Workspaces Architecture for Kubernetes setup
Overview
Workspaces is delivered as a module(remote_development
) in the
GitLab agentk for Kubernetes project.
The overall goal of this architecture is to ensure that the actual state of all
workspaces running in the Kubernetes clusters is reconciled with the desired state of the
workspaces as set by the user.
This is accomplished as follows:
- The desired state of the workspaces is obtained from user actions in the GitLab UI or API and persisted in the Rails database.

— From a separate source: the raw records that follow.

Context: an optimization exercise on an open-source flow, tuned for small area, a short achievable clock period and few clock cycles per item. The choices shown serve that exercise and are no tape-out recipe.
Function was checked by simulation only, so behaviour that the tests miss may differ from the original.

Setup of run 1:
==> flow/design.v (excerpt) <==
module cmp_coder (
    input  wire        clk,
    input  wire        rst,         
    input  wire [1:0]  cfg_fmt,     
    input  wire [1:0]  cfg_type,    
    input  wire        cfg_pred,    
    input  wire [2:0]  cfg_e,       
    input  wire        in_valid,
    output wire        in_ready,
    input  wire [15:0] in_pix,
    input  wire        in_last,
    output reg         out_valid,
    input  wire        out_ready,
    output reg  [31:0] out_data,
    output reg         out_last,
    output wire [15:0] res_len,     
    output wire [15:0] res_npix,    
    output wire [31:0] res_crc      
);
For scale: ~3600 cells after synthesis, ~450 flip-flops, about 130 I/O pins, ~34000 µm² of cells after synthesis.
clock: 55.0 ns
lec_check: 0
cap_margin: 20
core_margin: 2
core_utilization: 55
slew_margin: 20
standard.sh (not shown) runs the stock make flow with config.mk's settings and CLKGATE_MAP_FILE= SYNTH_SCRIPT=/design/flow/synth_recipe.tcl, a recipe that flattens the netlist after the stock synthesis.
==> flow/flow/run.sh <==
#!/bin/bash
set -uo pipefail
export SETUP_SLACK_MARGIN=43
export CTS_ARGS="-sink_clustering_enable -repair_clock_nets -sink_clustering_size 40 -sink_clustering_max_diameter 70 -dont_use_dummy_load -balance_levels"
bash standard.sh > standard.log 2>&1
Testbench counts of run 1, summed over its fixed seeds: cycles 138,779, pixels 137,713.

- There is a reconciliation loop between the agentk and Rails, which:
- Retrieves the actual state of the workspaces from the Kubernetes clusters through the agentk and sends it to Rails to be persisted.

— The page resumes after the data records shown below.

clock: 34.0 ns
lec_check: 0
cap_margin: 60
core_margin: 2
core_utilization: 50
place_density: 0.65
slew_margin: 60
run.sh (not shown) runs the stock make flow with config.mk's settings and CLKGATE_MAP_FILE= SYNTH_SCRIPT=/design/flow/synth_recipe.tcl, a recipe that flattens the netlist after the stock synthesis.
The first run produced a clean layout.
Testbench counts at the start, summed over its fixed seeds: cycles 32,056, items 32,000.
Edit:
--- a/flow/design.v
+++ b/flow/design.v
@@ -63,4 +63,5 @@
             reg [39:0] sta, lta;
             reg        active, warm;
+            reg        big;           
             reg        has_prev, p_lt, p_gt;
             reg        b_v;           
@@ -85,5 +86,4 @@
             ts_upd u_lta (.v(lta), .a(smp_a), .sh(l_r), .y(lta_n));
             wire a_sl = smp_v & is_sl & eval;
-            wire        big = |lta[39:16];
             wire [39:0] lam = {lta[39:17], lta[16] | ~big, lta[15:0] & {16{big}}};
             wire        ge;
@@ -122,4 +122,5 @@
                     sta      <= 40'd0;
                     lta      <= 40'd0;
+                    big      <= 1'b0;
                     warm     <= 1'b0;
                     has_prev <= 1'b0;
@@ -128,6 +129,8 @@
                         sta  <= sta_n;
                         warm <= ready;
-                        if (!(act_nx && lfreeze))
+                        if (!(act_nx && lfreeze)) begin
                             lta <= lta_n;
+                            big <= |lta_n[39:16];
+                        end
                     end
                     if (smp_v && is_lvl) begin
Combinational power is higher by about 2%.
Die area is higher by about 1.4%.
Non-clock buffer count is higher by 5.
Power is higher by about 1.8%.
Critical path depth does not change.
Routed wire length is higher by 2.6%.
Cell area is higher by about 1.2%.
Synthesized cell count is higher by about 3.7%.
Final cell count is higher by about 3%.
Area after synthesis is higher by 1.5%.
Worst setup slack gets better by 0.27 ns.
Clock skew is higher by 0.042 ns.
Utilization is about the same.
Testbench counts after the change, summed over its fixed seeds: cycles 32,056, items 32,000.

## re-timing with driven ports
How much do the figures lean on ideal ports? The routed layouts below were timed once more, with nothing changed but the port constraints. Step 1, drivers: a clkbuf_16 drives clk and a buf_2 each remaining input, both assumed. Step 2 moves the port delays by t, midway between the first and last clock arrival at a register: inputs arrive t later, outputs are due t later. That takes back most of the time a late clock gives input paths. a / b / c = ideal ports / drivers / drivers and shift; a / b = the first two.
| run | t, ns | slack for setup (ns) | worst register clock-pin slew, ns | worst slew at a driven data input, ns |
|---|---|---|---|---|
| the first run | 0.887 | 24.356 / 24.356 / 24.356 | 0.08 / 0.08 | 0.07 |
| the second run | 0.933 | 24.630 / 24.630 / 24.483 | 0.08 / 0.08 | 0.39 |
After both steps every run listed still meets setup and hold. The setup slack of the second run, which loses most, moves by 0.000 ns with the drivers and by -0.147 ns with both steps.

- Rails compares the actual state with the desired state and responds with actions to bring the actual state in line with the desired state for all workspaces.
System design
User actions to create/update/delete a workspace
@startuml
rectangle "GitLab" {
rectangle "Nginx/HAProxy" as ReverseProxy
rectangle "Rails"
rectangle "Postgres"
}
actor "User"
rectangle "Browser"
User --> Browser : "1. Browse GitLab"
Browser --> ReverseProxy : "2: Resolve traffic"
ReverseProxy --> Rails : "3: Forward\ndecrypted\ntraffic"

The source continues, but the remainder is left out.